Someone I know who struggles with winter depression reached out to me and asked for some advice or things to do when the winter depression is sneaking up on us. I thought she probably wasn't the only one going through this. I know what depression can feel like, but again depression feels different to different people, but I've written some things I know have either helped me or others. And even if you're not a sufferer, we all need some self-care now and then. 

There are different things that work for different kind of people. One thing can be a stress-factor for some and a stress-reliever for others. Find what works for you. Our bodies and minds respond differently to different things..

Here are some ways you can take extra good care of yourself this winter.. 

 

  • Check in with yourself. I received an advice ones, she told me that every morning before she went out of bed, she would ask herself what she had the energy to do that day. She would really check in with herself and be honest. This may take some practice, especially if you have ignored your feelings and body's needs for a long time. The less you've taken care of yourselves, the less you probably have the energy to do, but the more you practise self-care the better your body will feel. Some days don't have the energy to plan a week ahead, some days it's enough just "planning" the day in front of you. Some days it's necessary to take one day at a time. And that's o k a y .

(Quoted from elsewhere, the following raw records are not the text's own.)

<file path="config.mk">
export PLATFORM = sky130hd
export DESIGN_NAME = mem_port_arbiter
export DESIGN_NICKNAME = d
export VERILOG_FILES = /design/src/rtl/mem_arb_pkg.sv /design/src/rtl/wait_counter.sv /design/src/rtl/mem_port_arbiter.sv
export SDC_FILE = /design/constraint.sdc
export NUM_CORES = 1
export LEC_CHECK = 0
export BUFFER_PORTS_ARGS = -buffer_cell sky130_fd_sc_hd__buf_2
export CELL_PAD_IN_SITES_DETAIL_PLACEMENT = 1
export CELL_PAD_IN_SITES_GLOBAL_PLACEMENT = 1
export CORE_MARGIN = 8
export CORE_UTILIZATION = 35
export DETAILED_ROUTE_END_ITERATION = 7
export HOLD_SLACK_MARGIN = 0.08
export PLACE_DENSITY = 0.88
export SLEW_MARGIN = 20
export SYNTH_ARGS = -nofsm -noshare
export SYNTH_HDL_FRONTEND = slang
export SYNTH_HIERARCHICAL = 1
export SYNTH_SLANG_ARGS = --single-unit
</file>
<file path="constraint.sdc">
create_clock -name clk_i -period 3.13 [get_ports clk_i]
set_input_delay 0.1565 -clock clk_i [delete_from_list [all_inputs] [get_ports clk_i]]
set_output_delay 0.1565 -clock clk_i [all_outputs]
set_load 0.005 [all_outputs]
</file>
<file path="src/rtl/mem_arb_pkg.sv">
// mem_arb_pkg: shared types and constants for the memory port arbiter
package mem_arb_pkg;
  typedef enum logic [1:0] {IDLE, ACCESS, RESP} state_e;
  localparam logic OWNER_FETCH = 1'b0;
  localparam logic OWNER_DATA  = 1'b1;
  localparam int MAX_LATENCY = 15;
  localparam int CNT_W = $clog2(MAX_LATENCY + 1);
endpackage

</file>
<file path="src/rtl/wait_counter.sv">
// wait_counter: loadable down-counter that stops at zero and flags it
// ports: clk_i/rst_ni clock and async active-low reset; load_i/load_val_i load;
//        dec_i decrement enable; zero_o count is zero
module wait_counter
  import mem_arb_pkg::*;
(
  input  logic             clk_i,
  input  logic             rst_ni,
  input  logic             load_i,
  input  logic [CNT_W-1:0] load_val_i,
  input  logic             dec_i,
  output logic             zero_o
);
  logic [CNT_W-1:0] cnt_q, cnt_d;
  assign zero_o = cnt_q == '0;
  assign cnt_d = load_i ? load_val_i : (dec_i && !zero_o) ? cnt_q - CNT_W'(1) : cnt_q;
  always_ff @(posedge clk_i or negedge rst_ni)
    if (!rst_ni) cnt_q <= '0;
    else cnt_q <= cnt_d;
endmodule

</file>
<file path="src/rtl/mem_port_arbiter.sv">
// mem_port_arbiter: shares one memory port between instruction fetch and data access
// ports: clk_i/rst_ni clock and async active-low reset; if_* fetch requester;
//        d_* data requester; mem_* memory port; busy_o/owner_o current grant
module mem_port_arbiter
  import mem_arb_pkg::*;
#(
  parameter int MEM_LATENCY = 2,
  parameter int ADDR_W      = 32,
  parameter int DATA_W      = 32
) (
  input  logic              clk_i,
  input  logic              rst_ni,
  input  logic              if_req_i,
  input  logic [ADDR_W-1:0] if_addr_i,
  output logic [DATA_W-1:0] if_rdata_o,
  output logic              if_done_o,
  input  logic              d_req_i,
  input  logic              d_we_i,
  input  logic [ADDR_W-1:0] d_addr_i,
  input  logic [DATA_W-1:0] d_wdata_i,
  output logic [DATA_W-1:0] d_rdata_o,
  output logic              d_done_o,
  output logic              mem_en_o,
  output logic              mem_we_o,
  output logic [ADDR_W-1:0] mem_addr_o,
  output logic [DATA_W-1:0] mem_wdata_o,
  input  logic [DATA_W-1:0] mem_rdata_i,
  output logic              busy_o,
  output logic              owner_o
);
  state_e state_q, state_d;
  logic owner_q, owner_d, fair_q, fair_d, we_q, we_d;
  logic [ADDR_W-1:0] addr_q, addr_d;
  logic [DATA_W-1:0] wdata_q, wdata_d, if_rdata_q, if_rdata_d, d_rdata_q, d_rdata_d;
  logic grant, grant_data, cnt_zero, last;
  assign grant = state_q == IDLE && (if_req_i || d_req_i);
  // the fair flag hands the next contested grant to fetch after data won one
  assign grant_data = d_req_i && !(fair_q && if_req_i);
  assign last = state_q == ACCESS && cnt_zero;
  wait_counter u_cnt (
    .clk_i,
    .rst_ni,
    .load_i    (grant),
    .load_val_i(CNT_W'(MEM_LATENCY - 1)),
    .dec_i     (state_q == ACCESS),
    .zero_o    (cnt_zero)
  );
  always_comb begin
    state_d    = state_q;
    owner_d    = owner_q;
    fair_d     = fair_q;
    we_d       = we_q;
    addr_d     = addr_q;
    wdata_d    = wdata_q;
    if_rdata_d = if_rdata_q;
    d_rdata_d  = d_rdata_q;
    if (grant) begin
      state_d = ACCESS;
      owner_d = grant_data ? OWNER_DATA : OWNER_FETCH;
      fair_d  = grant_data && if_req_i;
      we_d    = grant_data && d_we_i;
      addr_d  = grant_data ? d_addr_i : if_addr_i;
      wdata_d = grant_data ? d_wdata_i : '0;
    end
    if (last) begin
      state_d    = RESP;
      if_rdata_d = (!we_q && owner_q == OWNER_FETCH) ? mem_rdata_i : if_rdata_q;
      d_rdata_d  = (!we_q && owner_q == OWNER_DATA) ? mem_rdata_i : d_rdata_q;
    end
    if (state_q == RESP) state_d = IDLE;
  end
  always_ff @(posedge clk_i or negedge rst_ni)
    if (!rst_ni) begin
      state_q    <= IDLE;
      owner_q    <= OWNER_FETCH;
      fair_q     <= 1'b0;
      we_q       <= 1'b0;
      addr_q     <= '0;
      wdata_q    <= '0;
      if_rdata_q <= '0;
      d_rdata_q  <= '0;
    end else begin
      state_q    <= state_d;
      owner_q    <= owner_d;
      fair_q     <= fair_d;
      we_q       <= we_d;
      addr_q     <= addr_d;
      wdata_q    <= wdata_d;
      if_rdata_q <= if_rdata_d;
      d_rdata_q  <= d_rdata_d;
    end
  assign mem_en_o    = state_q == ACCESS;
  assign mem_we_o    = last && we_q;
  assign mem_addr_o  = addr_q;
  assign mem_wdata_o = wdata_q;
  assign if_rdata_o  = if_rdata_q;
  assign d_rdata_o   = d_rdata_q;
  assign if_done_o   = state_q == RESP && owner_q == OWNER_FETCH;
  assign d_done_o    = state_q == RESP && owner_q == OWNER_DATA;
  assign busy_o      = state_q != IDLE;
  assign owner_o     = owner_q;
endmodule

</file>
# --- After elaboration in Yosys (flattened, before gate mapping) ---
# Index checks and enable logic that the tools add are counted.
word_totals:
  ff_bits: 137
  in_bits: 133
  out_inout_bits: 134
  word_cells: 44
classes:
  add_sub_neg: 1
  eq_ne: 2
  mux: 8
  bitwise: 1
  reduce_logical: 23
ops:
  columns: ["operator", "n"]
  rows:
  - ["$mux 32", 2]
  - ["$logic_and 1x1->1", 12]
  - ["$mux 4", 2]
  - ["$mux 2", 3]
  - ["$logic_not 4->1", 1]
  - ["$reduce_and 2->1", 2]
  - ["$reduce_bool 2->1", 2]
  - ["$sub 4x1->4 const B", 1]
  - ["$logic_not 1->1", 3]
  - ["$reduce_bool 3->1", 1]
  - ["$eq 2x1->1 const B", 1]
  - ["$eq 2x2->1 const B", 1]
  - ["$logic_not 2->1", 1]
  - ["$logic_or 1x1->1", 1]
  - ["$mux 1", 1]
  - ["$not 1->1", 1]

# --- Logic depth before layout (Yosys ltp) ---
depth:
  ltp_word: 5
  depth_mapped: 8
  depth_no_buf: 7

# --- Modules after synthesis ---
# Netlist, hierarchy kept.
modules_own_cells:
  columns: ["module", "instances", "cells_per_inst", "area_per_inst_um2", "seq_area_each_um2"]
  rows:
  - ["mem_port_arbiter", 1, 410, 5243.8, 3328.2]
  - ["wait_counter", 1, 27, 252.7, 100.1]

# --- Worst setup path before layout ---
# Ideal clock, no wire load.
synth_timing:
  path_kind: "flip-flop to flip-flop"
  startpoint: "register u_cnt.cnt_q[0]"
  endpoint: "register if_rdata_q[10] (netlist: if_rdata_o[10])"
  setup_time_ps: 125
  arrival_time_ps: 2124
  required_ps: 3005
  path_slack_ps: 881
  stages_incl_launch_ff: 9
  path_buffers: 1
  period_less_slack_ps: 2249
  path_cell_list: "dfrtp_1 > inv_1 > ha_1 > or3b_4 > inv_1 > inv_1 > nor4b_4 > buf_6 > mux2_2"
synth_between:
  elab_chain_len: 3
synth_lines:
  columns: ["item", "line", "source"]
  rows:
  - ["start: declaration", "wait_counter.sv:14", "logic [CNT_W-1:0] cnt_q, cnt_d;"]
  - ["start signal: assignment", "wait_counter.sv:19", "else cnt_q <= cnt_d;"]
  - ["$logic_not 4->1", "wait_counter.sv:15", "assign zero_o = cnt_q == '0;"]
  - ["named net cnt_zero", "mem_port_arbiter.sv:35", "logic grant, grant_data, cnt_zero, last;"]
  - ["$logic_and 1x1->1", "mem_port_arbiter.sv:39", "assign last = state_q == ACCESS && cnt_zero;"]
  - ["$reduce_and 2->1 (no line)", null, null]
  - ["end signal: assignment", "mem_port_arbiter.sv:89", "if_rdata_q <= if_rdata_d;"]
  - ["end: declaration", "mem_port_arbiter.sv:34", "logic [DATA_W-1:0] wdata_q, wdata_d, if_rdata_q, if_rdata_d, d_rdata_q, d_rdata_d;"]
# The timed path passes the listed nets, and every way through them passes these cells.
# A chain may end at the register's enable or synchronous reset.

# --- Worst setup path after layout ---
layout_timing:
  startpoint: "register u_cnt.cnt_q[0]"
  endpoint: "register if_rdata_q[29] (netlist: if_rdata_o[29])"
# The elaborated chain is that of the path after synthesis.

==> reports/metrics.yaml <==
outcome: "completed"
via_per_inst: 4.99
avgRoutedWirePerCell_um: 22.0
hpwl_um: 13200
met2_length_um: 12100
wl_met3_um: 1910
critPathMaxFanout: 32
htreeDepth: 4
cts_resized: 0
maxUsedRoutingLayer: "met4"
synth_edf_count: 0
drive_gt1_share_pct: 44.6
core-area_um2: 15600
root_buffer: "clkbuf_16"
cellLeakagePower_nw: 4.37
ys.flop_type: "dfrtp_1"
finalSetupViolCount: 0
max_cap_violations: 0
worst_ep_required_time_ns: 3.42
vias: 5343
cts_buffers: 17
finalWirelength_um: 23500
critPathArrivalTime_ns: 2.86
start_kind: "register"
drtIter0Drc: 208
pin_count: 267
grt_pass1_wl_um: 36400
die_area_um2: 20000
reg2reg_depth: 8
worstReg2RegStart: "u_cnt/cnt_q[0]"
ff2ff_setup_slack_ns: 0.56
syn-instance-count: 437
clock_path_buffers: 2
crit_path_end_kind: "register"
clk_latency_ns: 0.42
syn_area_per_cell_um2: 12.6
maxSlewViolCount: 0
cts_tree: "yes"
p_total_w: 0.00909
yosys_warnings: 6
p_per_area_nw_per_um2: 1000
synthDistinctLibCells: 40
max_slew_margin_pct: 45.2
io_buffers: 266
grt-ovfl-total: 0
fin_nets: 969
synth_top_family_by_area: "compound AO/OA/AOI/OAI gates"
r2r-end: "if_rdata_o[29]"
fin_skew_ns: 0.0126
seq_area_frac_synth_pct: 62.4
worst_slew_pin_slew_ns: 0.822
syn-cell-area_um2: 5500
final_antenna_net_count: 0
critPathKind: "reg2reg"
yosys.area_share.adder_pct: 0.228
grt_usage_pct: 23.7
gp_congestion: 0.777
muxShareOfSynthArea_pct: 13.1
drt-met1-wl_um: 8790
antenna_found_initial: 6
period_needed_ns: 2.57
ys_ff_latch: 137
async_flop_share_pct: 100
grt_max_degree: 86
syn_to_final_growth_pct: 64.8
synthXorXnorAreaFrac_pct: 0
synth_simple_gate_area_share_pct: 7.44
fmax_mhz: 389
cts_sinks: 137
hold_path.class: "in2async"
synth_compound_area_share_pct: 13.6
clk_pin_slew_worst_paths_ns: 0.07
grt_pass1_vias: 6228
rsz0062_at_grt: "false"
fin_crit_sh_pct: 82.2
irDropWorstVdd_uv: 458
die_x_um: 141
dr.pass1.iters: 6
final-hold-violation-count: 0
initial_core_util_pct: 35.2
setup_tns_ns: 0
rows: 46
route.detailed.drc: 0
die_h_um: 141
==> layout by cell type (no fill, tap or decap), drive strengths merged, types with 2 or more instances in the layout <==
cell type / instances
dfrtp: 137
inv: 12
nand2: 69
diode: 6
o21ai: 3
and3: 3
mux2: 64
clkinvlp: 2
clkbuf: 18
a22o: 33
nor4b: 2
a21oi: 35
bufinv: 5
conb: 4
nor3b: 2
dlygate4sd3: 132
buf: 275
a31oi: 32
==> flip-flops by register name, indices dropped and copies added, names as in the netlist, 2 cells and up <==
| register | count |
|---|---|
| d_rdata_o | 32 |
| if_rdata_o | 32 |
| mem_addr_o | 32 |
| mem_wdata_o | 32 |
| u_cnt/cnt_q | 4 |
| state_q | 2 |
==> cell families after synthesis <==
family,Yosys count
flip-flops,137
AO/OA/AOI/OAI,111
AND/OR/NAND/NOR,86
multiplexers,64
buffers and inverters,36
other,2
adder cells (fa/ha/maj),1
==> worst max-delay path by stage <==
stage                        start             end  slack [ns]  depth (start not counted)
floorplan           u_cnt/cnt_q[0]  if_rdata_o[10]        0.88                          8
global placement    u_cnt/cnt_q[0]  if_rdata_o[11]        0.71                          8
detailed placement  u_cnt/cnt_q[0]  if_rdata_o[15]        0.61                          8
CTS                 u_cnt/cnt_q[0]  if_rdata_o[29]        0.59                          8
global route        u_cnt/cnt_q[0]  if_rdata_o[29]        0.44                          8
finish              u_cnt/cnt_q[0]  if_rdata_o[29]        0.56                          8
==> per-stage QoR <==
stage          util [%]  hold WS [ns]  area, µm²  instances  setup WS [ns]
6_report           58.1         0.371       9060       1070          0.558
5_1_grt            58.1         0.458       9060       1070          0.440
4_1_cts            58.0         0.423       9040       1064          0.587
3_5_place_dp       45.2         0.282       7050        900          0.605
3_3_place_gp       45.2         0.282       7050        900          0.714
2_1_floorplan         -        -0.139       5500        439          0.881
==> what timing repair did <==
item | in CTS | in global routing
hold buffers | 132 | 0
hold endpoints to repair | 214 | 0
setup buffers | 0 | 0
==> cells in the mapped netlist, types with 2 or more instances <==
cell type / count / area share [%]
inv_1: 6 / 0.41
a22o_1: 33 / 5.3
nand2_1: 68 / 4.6
conb_1: 2 / 0.14
mux2_1: 2 / 0.41
and3_1: 2 / 0.23
buf_6: 3 / 0.61
a21oi_1: 35 / 3.2
clkbuf_1: 14 / 0.96
a31oi_1: 32 / 3.6
nor3b_1: 2 / 0.27
dfrtp_1: 137 / 62
buf_1: 3 / 0.20
buf_2: 10 / 0.91
mux2_2: 62 / 13
o21ai_0: 2 / 0.18
==> worst max-delay path, stage by stage (launching register included) <==
cell and delay [ns]:
dfrtp_1 0.38, inv_1 0.10, ha_1 0.21, or3b_4 0.42, inv_1 0.12, inv_1 0.09
nor4b_4 0.26, buf_4 0.43, mux2_2 0.43
==> area by class of cell <==
class / instances / area [µm²]
Antenna cell: 6 / 15.0
Clock buffer: 18 / 439
Clock inverter: 14 / 234
Fill cell: 1691 / 6540
Inverter: 6 / 22.5
Multi-Input combinational cell: 266 / 1910
Sequential cell: 137 / 3430
Tap cell: 216 / 270
Timing Repair Buffer: 407 / 2740
==> report_power, final <==
group / switching, W / total [W] / internal (W) / leakage [nW]
logic: 0.00161 / 0.00349 / 0.00188 / 2.42
registers: 0.000599 / 0.00327 / 0.00268 / 1.63
clock network: 0.000856 / 0.00232 / 0.00146 / 0.324
total: 0.00307 / 0.00909 / 0.00602 / 4.37
==> metal layers <==
metal | vias up | global-route usage, %
li1 | 2370 | -
met3 | 47 | 7.69
met1 | 2692 | 25.4
met2 | 234 | 41.8
met5 | - | 0
met4 | 0 | 10.7
Note: power is estimated with default switching activity, not from simulation.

  • Eat breakfast in bed. Some days it's just too much to leave bed, but it can also make us feel even more hopeless. Why not make your own little shelter in bed. Camp there. Bring a cup of tea (the bigger the cup the better). Sometimes I feel good enough to do some "work" (like writing a blog post) in bed. Other times all I can do is read a book or watch Netflix (but let's be mindful of what we watch, sometimes what we watch make us feel even worse about ourselves). Again, it all depends on what we need. No shame in staying in bed. ;)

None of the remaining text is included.